Segment Start: Stored data
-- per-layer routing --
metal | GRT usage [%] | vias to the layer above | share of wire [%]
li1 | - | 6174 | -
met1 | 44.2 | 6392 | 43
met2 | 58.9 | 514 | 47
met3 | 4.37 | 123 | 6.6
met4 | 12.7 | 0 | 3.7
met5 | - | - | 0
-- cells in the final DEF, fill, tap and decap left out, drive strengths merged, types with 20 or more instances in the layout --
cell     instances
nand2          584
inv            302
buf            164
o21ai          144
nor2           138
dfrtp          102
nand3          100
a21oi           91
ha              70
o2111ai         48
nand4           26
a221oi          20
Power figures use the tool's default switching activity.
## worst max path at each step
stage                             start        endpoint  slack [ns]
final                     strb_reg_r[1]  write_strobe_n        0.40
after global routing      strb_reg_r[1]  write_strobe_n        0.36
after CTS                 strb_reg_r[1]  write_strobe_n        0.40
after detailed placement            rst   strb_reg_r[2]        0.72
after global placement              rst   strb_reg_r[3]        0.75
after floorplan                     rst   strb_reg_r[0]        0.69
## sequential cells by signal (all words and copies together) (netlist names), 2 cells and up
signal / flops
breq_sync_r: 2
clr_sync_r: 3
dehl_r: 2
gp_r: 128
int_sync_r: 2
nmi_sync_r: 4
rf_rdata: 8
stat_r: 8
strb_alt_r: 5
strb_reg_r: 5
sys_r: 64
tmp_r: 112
[src/inc/mgd_pkg.sv]
`default_nettype none
package mgd_pkg;
    // Register offsets (byte addresses on the plain register port)
    localparam logic [7:0] MGD_CTRL_OFS = 8'h00;
    localparam logic [7:0] MGD_FSIZE_OFS = 8'h04;
    localparam logic [7:0] MGD_STATUS_OFS = 8'h08;
    localparam logic [7:0] MGD_LASTOP_OFS = 8'h0C;
    localparam logic [7:0] MGD_INFO_OFS = 8'h10;
    // Field positions
    localparam int MGD_CTRL_EN_BIT = 0;
    localparam int MGD_FS0_LSB = 0;
    localparam int MGD_FS1_LSB = 8;
    localparam int MGD_ST_OP_LSB = 8;
    localparam int MGD_ST_ILL_BIT = 16;
    localparam int MGD_INFO_CYC_LSB = 8;
    localparam int MGD_INFO_VAR_BIT = 16;
    // Flag bit positions and flag masks inside the four-bit status group
    localparam int MGD_FLAG_N = 3;
    localparam int MGD_FLAG_C = 2;
    localparam int MGD_FLAG_Z = 1;
    localparam int MGD_FLAG_V = 0;
    localparam logic [3:0] MGD_F_NONE = 4'h0;
    localparam logic [3:0] MGD_F_NZ = 4'hA;
    localparam logic [3:0] MGD_F_Z = 4'h2;
    localparam logic [3:0] MGD_F_CZ = 4'h6;
    localparam logic [3:0] MGD_F_NCZV = 4'hF;
    localparam logic [3:0] MGD_F_V = 4'h1;
    // Reset values
    localparam logic MGD_CTRL_EN_RST = 1'h1;
    localparam logic [5:0] MGD_FS0_RST = 6'h20;
    localparam logic [5:0] MGD_FS1_RST = 6'h20;
    localparam logic [3:0] MGD_FLAGS_RST = 4'h0;
    // Timing counts in core cycles, and the byte move size in bits
    localparam logic [7:0] MGD_MEM_ACC_CYC = 8'h02;
    localparam logic [7:0] MGD_MULTI_REGISTER_STORE_BASE_CYC = 8'h02;
    localparam logic [7:0] MGD_MULTI_REGISTER_STORE_REG_CYC = 8'h02;
    localparam logic [5:0] MGD_BYTE_SIZE = 6'h08;

    // Decoded instruction class
    typedef enum logic [4:0] {
        OP_NONE = 5'h00,
        OP_BYTE_ST_IND = 5'h01,
        OP_BYTE_CPY_IND = 5'h02,
        OP_BYTE_LD_DISP = 5'h03,
        OP_BYTE_ST_ABS = 5'h04,
        OP_BYTE_CPY_ABS = 5'h05,
        OP_REG_MOVE = 5'h06,
        OP_FLD_LD_IND = 5'h07,
        OP_FLD_CPY_IND = 5'h08,
        OP_FLD_LD_ABS = 5'h09,
        OP_FLD_ST_ABS = 5'h0A,
        OP_FLD_CPY_ABS = 5'h0B,
        OP_ADD_IMM = 5'h0C,
        OP_CMP_IMM = 5'h0D,
        OP_BIT_TEST = 5'h0E,
        OP_MULTI_STORE = 5'h0F,
        OP_ROTATE_LEFT = 5'h10,
        OP_NEG_BORROW = 5'h11,
        OP_AND_COMPL = 5'h12,
        OP_OR_IMM = 5'h13,
        OP_LOAD_IMM = 5'h14
    } mgd_op_t;

    // Pointer adjustment of a field or byte access
    typedef enum logic [1:0] {
        PTR_PLAIN = 2'h0,
        PTR_PREDEC = 2'h1,
        PTR_POSTINC = 2'h2
    } mgd_ptr_t;

    // Decode result handed to the execution side
    typedef struct packed {
        logic valid;
        mgd_op_t op;
        logic [2:0] words;
        logic [7:0] cycles;
        logic var_time;
        logic [3:0] flag_upd;
        logic [3:0] flag_clr;
        logic [3:0] src_reg;
        logic [3:0] dst_reg;
        logic rfile;
        logic cross_file;
        logic fsel;
        mgd_ptr_t ptr_mode;
        logic [4:0] konst;
        logic illegal;
    } mgd_dec_t;
endpackage
`default_nettype wire

[src/hdl/mgd_decoder.sv]
`default_nettype none
// Operation
// - Upper pattern 1000 110S decodes as byte store register to register-addressed memory.
// - Upper pattern 1001 110S is byte copy between pointers, flags untouched.
// - 1010 111S is two-word byte load with displacement; N,Z set, V cleared.
// - 0000 0101 111R SSSS is three-word byte store to absolute address.
// - 0000 0011 0100 0000 is five-word byte copy absolute to absolute.
// - 0100 11MS copies register to register; N,Z set, V cleared.
// - 1000 01FS loads a field via pointer; N,Z set, V cleared.
// - 1010 01FS pre-decrements the pointer then loads; N,Z set, V cleared.
// - 1001 01FS loads then post-increments the pointer; N,Z set, V cleared.
// - Field copies: 1000 10FS plain, 1010 10FS pre-dec, 1001 10FS post-inc; no flags.
// - 0000 01F1 101R loads field from absolute, N,Z; 100R stores to absolute.
// - 0000 01F1 1100 0000 is five-word absolute to absolute field copy.
// - Field move time follows selected field size and operand bit alignment.
// - Add immediate: 16-bit two words two cycles, 32-bit three and three; NCZV.
// - Compare immediate: 010R two words, 011R three words; sets NCZV.
// - 0001 11KK bit test with five-bit constant, one cycle, Z only.
// - 0000 1001 100R is two-word multi register store; time follows list and alignment.
// - 0110 100S rotate left by register, one cycle, C and Z only.
// - 0000 0011 110R negate with borrow, one cycle, NCZV.
// - 0101 001S and with complement, one word, Z only.
// - Or immediate 101R, three words three cycles, Z only.
// - Load immediate 110R two words, 111R 32-bit; N,Z set, V cleared.
// - M bit lets a register move cross between the A and B halves.
// - R bit selects register file half, F bit selects field size setting.
module mgd_decoder
    import mgd_pkg::*;
#(
    parameter int ADDR_W = 8
) (
    // Clock and reset
    input wire logic clock_i,
    input wire logic rst_n_i,
    // Register port
    input wire logic [ADDR_W-1:0] addr_i,
    input wire logic [31:0] wdata_i,
    input wire logic wr_i,
    input wire logic rd_i,
    output logic [31:0] rdata_o,
    // Instruction fetch side
    input wire logic [15:0] opcode_i,
    input wire logic op_valid_i,
    input wire logic [15:0] list_i,
    input wire logic [4:0] align_i,
    // Execution side
    input wire logic exec_done_i,
    input wire logic [3:0] res_flags_i,
    output mgd_dec_t dec_o,
    output logic [3:0] flags_o
);

    // Offsets reach 0x10, so fewer than five address bits would alias registers
    if (ADDR_W < 5) begin : g_addr_w_check
        $error("mgd_decoder: ADDR_W too small for the register map");
    end

    logic ctrl_en_r;
    logic [5:0] fs0_r;
    logic [5:0] fs1_r;
    logic [3:0] flags_r;
    logic [15:0] lastop_r;
    logic [31:0] rdata_r;
    mgd_dec_t dec_r;
    mgd_dec_t dec_nxt;
    logic take;
    logic [5:0] fsize;
    logic [6:0] span;
    logic [7:0] accesses;
    logic [7:0] fld_cyc;
    logic [4:0] list_cnt;
    logic [7:0] multi_register_store_cyc;
    logic [7:0] reg_addr;

    // Decoding is gated by software so a halted core sees no fresh results
    assign take = op_valid_i && ctrl_en_r;
    assign reg_addr = 8'(addr_i);

    // Field size from the setting the F bit picks; zero stands for 32 bits
    always_comb begin
        fsize = opcode_i[9] ? fs1_r : fs0_r;
        if (fsize == 6'h00) begin
            fsize = 6'h20;
        end
        // Byte forms sit inside the pointer and absolute groups, so they are carved out
        // by their own bits; otherwise a byte move would be timed as a full field
        if (!((opcode_i[15:14] == 2'h2 && opcode_i[11:10] != 2'h3) ||
              (opcode_i[15:10] == 6'h01 && opcode_i[8] && opcode_i[7:5] != 3'h7))) begin
            fsize = MGD_BYTE_SIZE;
        end
    end

    // Memory accesses grow with size and the starting bit inside a word
    always_comb begin
        span = 7'(align_i[3:0]) + 7'(fsize) + 7'h0F;
        accesses = 8'(span[6:4]);
        fld_cyc = 8'h01 + 8'(accesses * MGD_MEM_ACC_CYC);
    end

    // Multi store timing: per register, plus a penalty when the stack is misaligned
    always_comb begin
        list_cnt = 5'h00;
        for (int i = 0; i < 16; i++) begin
            list_cnt = list_cnt + 5'(list_i[i]);
        end
        multi_register_store_cyc = MGD_MULTI_REGISTER_STORE_BASE_CYC + 8'(list_cnt * MGD_MULTI_REGISTER_STORE_REG_CYC);
        if (align_i != 5'h00) begin
            multi_register_store_cyc = multi_register_store_cyc + 8'(list_cnt);
        end
    end

    // Opcode decode
    always_comb begin
        dec_nxt = '0;
        dec_nxt.valid = 1'b1;
        dec_nxt.op = OP_NONE;
        dec_nxt.words = 3'h1;
        dec_nxt.cycles = 8'h01;
        dec_nxt.src_reg = opcode_i[8:5];
        dec_nxt.dst_reg = opcode_i[3:0];
        dec_nxt.rfile = opcode_i[4];
        dec_nxt.fsel = opcode_i[9];
        dec_nxt.ptr_mode = PTR_PLAIN;
        dec_nxt.konst = opcode_i[9:5];
        if (opcode_i[15:9] == 7'h46) begin
            dec_nxt.op = OP_BYTE_ST_IND;
        end else if (opcode_i[15:9] == 7'h4E) begin
            dec_nxt.op = OP_BYTE_CPY_IND;
        end else if (opcode_i[15:9] == 7'h57) begin
            dec_nxt.op = OP_BYTE_LD_DISP;
            dec_nxt.words = 3'h2;
            dec_nxt.cycles = fld_cyc;
            dec_nxt.var_time = 1'b1;
            dec_nxt.flag_upd = MGD_F_NZ | MGD_F_V;
            dec_nxt.flag_clr = MGD_F_V;
        end else if (opcode_i[15:5] == 11'h02F) begin
            dec_nxt.op = OP_BYTE_ST_ABS;
            dec_nxt.words = 3'h3;
            dec_nxt.cycles = fld_cyc;
            dec_nxt.var_time = 1'b1;
            dec_nxt.src_reg = opcode_i[3:0];
        end else if (opcode_i == 16'h0340) begin
            dec_nxt.op = OP_BYTE_CPY_ABS;
            dec_nxt.words = 3'h5;
        end else if (opcode_i[15:10] == 6'h13) begin
            dec_nxt.op = OP_REG_MOVE;
            dec_nxt.cross_file = opcode_i[9];
            dec_nxt.src_reg = {opcode_i[8:5]};
            dec_nxt.flag_upd = MGD_F_NZ | MGD_F_V;
            dec_nxt.flag_clr = MGD_F_V;
        end else if (opcode_i[15:14] == 2'h2 && opcode_i[11:10] != 2'h0 &&
                     opcode_i[13:12] != 2'h3) begin
            // Pointer field moves: bits 13:12 pick plain, post-inc or pre-dec
            dec_nxt.cycles = fld_cyc;
            dec_nxt.var_time = 1'b1;
            dec_nxt.ptr_mode = (opcode_i[13:12] == 2'h2) ? PTR_PREDEC :
                               (opcode_i[13:12] == 2'h1) ? PTR_POSTINC : PTR_PLAIN;
            if (opcode_i[11:10] == 2'h1) begin
                dec_nxt.op = OP_FLD_LD_IND;
                dec_nxt.flag_upd = MGD_F_NZ | MGD_F_V;
                dec_nxt.flag_clr = MGD_F_V;
            end else if (opcode_i[11:10] == 2'h2) begin
                dec_nxt.op = OP_FLD_CPY_IND;
            end else begin
                // Unlisted byte forms here report the fixed illegal timing
                dec_nxt.illegal = 1'b1;
                dec_nxt.cycles = 8'h01;
                dec_nxt.var_time = 1'b0;
            end
        end else if (opcode_i[15:10] == 6'h01 && opcode_i[8]) begin
            dec_nxt.words = 3'h3;
            dec_nxt.cycles = fld_cyc;
            dec_nxt.var_time = 1'b1;
            if (opcode_i[7:5] == 3'h5) begin
                dec_nxt.op = OP_FLD_LD_ABS;
                dec_nxt.flag_upd = MGD_F_NZ | MGD_F_V;
                dec_nxt.flag_clr = MGD_F_V;
            end else if (opcode_i[7:5] == 3'h4) begin
                dec_nxt.op = OP_FLD_ST_ABS;
                dec_nxt.src_reg = opcode_i[3:0];
            end else if (opcode_i[7:0] == 8'hC0) begin
                dec_nxt.op = OP_FLD_CPY_ABS;
                dec_nxt.words = 3'h5;
            end else begin
                dec_nxt.illegal = 1'b1;
                dec_nxt.words = 3'h1;
                dec_nxt.cycles = 8'h01;
                dec_nxt.var_time = 1'b0;
            end
        end else if (opcode_i[15:8] == 8'h0B && opcode_i[7:5] != 3'h4 &&
                     opcode_i[7:5] != 3'h6 && opcode_i[7:5] != 3'h7) begin
            // Immediate forms: bit 5 clear means 16-bit, set means 32-bit
            dec_nxt.words = opcode_i[5] ? 3'h3 : 3'h2;
            dec_nxt.cycles = opcode_i[5] ? 8'h03 : 8'h02;
            dec_nxt.flag_upd = MGD_F_NCZV;
            if (opcode_i[7:6] == 2'h0) begin
                dec_nxt.op = OP_ADD_IMM;
            end else if (opcode_i[7:6] == 2'h1) begin
                dec_nxt.op = OP_CMP_IMM;
            end else begin
                dec_nxt.op = OP_OR_IMM;
                dec_nxt.flag_upd = MGD_F_Z;
            end
        end else if (opcode_i[15:6] == 10'h027) begin
            dec_nxt.op = OP_LOAD_IMM;
            dec_nxt.words = opcode_i[5] ? 3'h3 : 3'h2;
            dec_nxt.cycles = opcode_i[5] ? 8'h03 : 8'h02;
            dec_nxt.flag_upd = MGD_F_NZ | MGD_F_V;
            dec_nxt.flag_clr = MGD_F_V;
        end else if (opcode_i[15:10] == 6'h07) begin
            dec_nxt.op = OP_BIT_TEST;
            dec_nxt.flag_upd = MGD_F_Z;
        end else if (opcode_i[15:5] == 11'h04C) begin
            dec_nxt.op = OP_MULTI_STORE;
            dec_nxt.words = 3'h2;
            dec_nxt.cycles = multi_register_store_cyc;
            dec_nxt.var_time = 1'b1;
        end else if (opcode_i[15:9] == 7'h34) begin
            dec_nxt.op = OP_ROTATE_LEFT;
            dec_nxt.flag_upd = MGD_F_CZ;
        end else if (opcode_i[15:5] == 11'h01E) begin
            dec_nxt.op = OP_NEG_BORROW;
            dec_nxt.flag_upd = MGD_F_NCZV;
        end else if (opcode_i[15:9] == 7'h29) begin
            dec_nxt.op = OP_AND_COMPL;
            dec_nxt.flag_upd = MGD_F_Z;
        end else begin
            dec_nxt.illegal = 1'b1;
        end
    end

    // Decode result register; valid is a one-cycle pulse, the rest is held
    always_ff @(posedge clock_i) begin
        if (!rst_n_i) begin
            dec_r <= '0;
        end else if (take) begin
            dec_r <= dec_nxt;
        end else begin
            dec_r.valid <= 1'b0;
        end
    end

    // Last opcode taken, for software inspection
    always_ff @(posedge clock_i) begin
        if (!rst_n_i) begin
            lastop_r <= 16'h0000;
        end else if (take) begin
            lastop_r <= opcode_i;
        end
    end

    // Status flags: only the affected ones move, cleared ones go to zero
    always_ff @(posedge clock_i) begin
        if (!rst_n_i) begin
            flags_r <= MGD_FLAGS_RST;
        end else if (exec_done_i) begin
            flags_r <= (flags_r & ~dec_r.flag_upd) |
                       (res_flags_i & dec_r.flag_upd & ~dec_r.flag_clr);
        end
    end

    // Control and field size settings written by software
    always_ff @(posedge clock_i) begin
        if (!rst_n_i) begin
            ctrl_en_r <= MGD_CTRL_EN_RST;
            fs0_r <= MGD_FS0_RST;
            fs1_r <= MGD_FS1_RST;
        end else if (wr_i) begin
            if (reg_addr == MGD_CTRL_OFS) begin
                ctrl_en_r <= wdata_i[MGD_CTRL_EN_BIT];
            end
            if (reg_addr == MGD_FSIZE_OFS) begin
                fs0_r <= wdata_i[MGD_FS0_LSB +: 6];
                fs1_r <= wdata_i[MGD_FS1_LSB +: 6];
            end
        end
    end

    // Read data stands only in the cycle after the strobe; unmapped reads give zero
    always_ff @(posedge clock_i) begin
        if (!rst_n_i) begin
            rdata_r <= 32'h0000_0000;
        end else begin
            rdata_r <= 32'h0000_0000;
            if (rd_i) begin
                unique case (reg_addr)
                    MGD_CTRL_OFS: rdata_r[MGD_CTRL_EN_BIT] <= ctrl_en_r;
                    MGD_FSIZE_OFS: begin
                        rdata_r[MGD_FS0_LSB +: 6] <= fs0_r;
                        rdata_r[MGD_FS1_LSB +: 6] <= fs1_r;
                    end
                    MGD_STATUS_OFS: begin
                        rdata_r[3:0] <= flags_r;
                        rdata_r[MGD_ST_OP_LSB +: 5] <= dec_r.op;
                        rdata_r[MGD_ST_ILL_BIT] <= dec_r.illegal;
                    end
                    MGD_LASTOP_OFS: rdata_r[15:0] <= lastop_r;
                    MGD_INFO_OFS: begin
                        rdata_r[2:0] <= dec_r.words;
                        rdata_r[MGD_INFO_CYC_LSB +: 8] <= dec_r.cycles;
                        rdata_r[MGD_INFO_VAR_BIT] <= dec_r.var_time;
                    end
                    default: rdata_r <= 32'h0000_0000;
                endcase
            end
        end
    end

    assign rdata_o = rdata_r;
    assign dec_o = dec_r;
    assign flags_o = flags_r;
endmodule
`default_nettype wire
==> config.mk <==
export PLATFORM = sky130hd
export DESIGN_NAME = rpw_window
export DESIGN_NICKNAME = d
export VERILOG_FILES = /design/src/verilog/rpw_pkg.sv /design/src/verilog/rpw_window.sv
export SDC_FILE = /design/constraint.sdc
export NUM_CORES = 1
export LEC_CHECK = 0
export BUFFER_PORTS_ARGS = -buffer_cell sky130_fd_sc_hd__buf_2
export CAP_MARGIN = 40
export CORE_AREA = 4 4 118 131
export CTS_CLUSTER_DIAMETER = 30
export DETAILED_ROUTE_END_ITERATION = 10
export DIE_AREA = 0 0 122 135
export GPL_TIMING_DRIVEN = 0
export PLACE_DENSITY_LB_ADDON = 0.1
export SYNTH_ARGS = -nofsm -noshare
export SYNTH_HDL_FRONTEND = slang
export SYNTH_SLANG_ARGS = --single-unit
==> constraint.sdc <==
create_clock -name i_mclk -period 1.75 [get_ports i_mclk]
set_input_delay 0.0875 -clock i_mclk [delete_from_list [all_inputs] [get_ports i_mclk]]
set_output_delay 0.0875 -clock i_mclk [all_outputs]
set_load 0.005 [all_outputs]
Segment End: Stored data
● **Your assignment**
Precisely reproduce the lines of the entries, beginning at the first and ending at the one containing "after global routing". Add nothing.

● **Problem solution**
-- per-layer routing --
metal | GRT usage [%] | vias to the layer above | share of wire [%]
li1 | - | 6174 | -
met1 | 44.2 | 6392 | 43
met2 | 58.9 | 514 | 47
met3 | 4.37 | 123 | 6.6
met4 | 12.7 | 0 | 3.7
met5 | - | - | 0
-- cells in the final DEF, fill, tap and decap left out, drive strengths merged, types with 20 or more instances in the layout --
cell     instances
nand2          584
inv            302
buf            164
o21ai          144
nor2           138
dfrtp          102
nand3          100
a21oi           91
ha              70
o2111ai         48
nand4           26
a221oi          20
Power figures use the tool's default switching activity.
## worst max path at each step
stage                             start        endpoint  slack [ns]
final                     strb_reg_r[1]  write_strobe_n        0.40
after global routing      strb_reg_r[1]  write_strobe_n        0.36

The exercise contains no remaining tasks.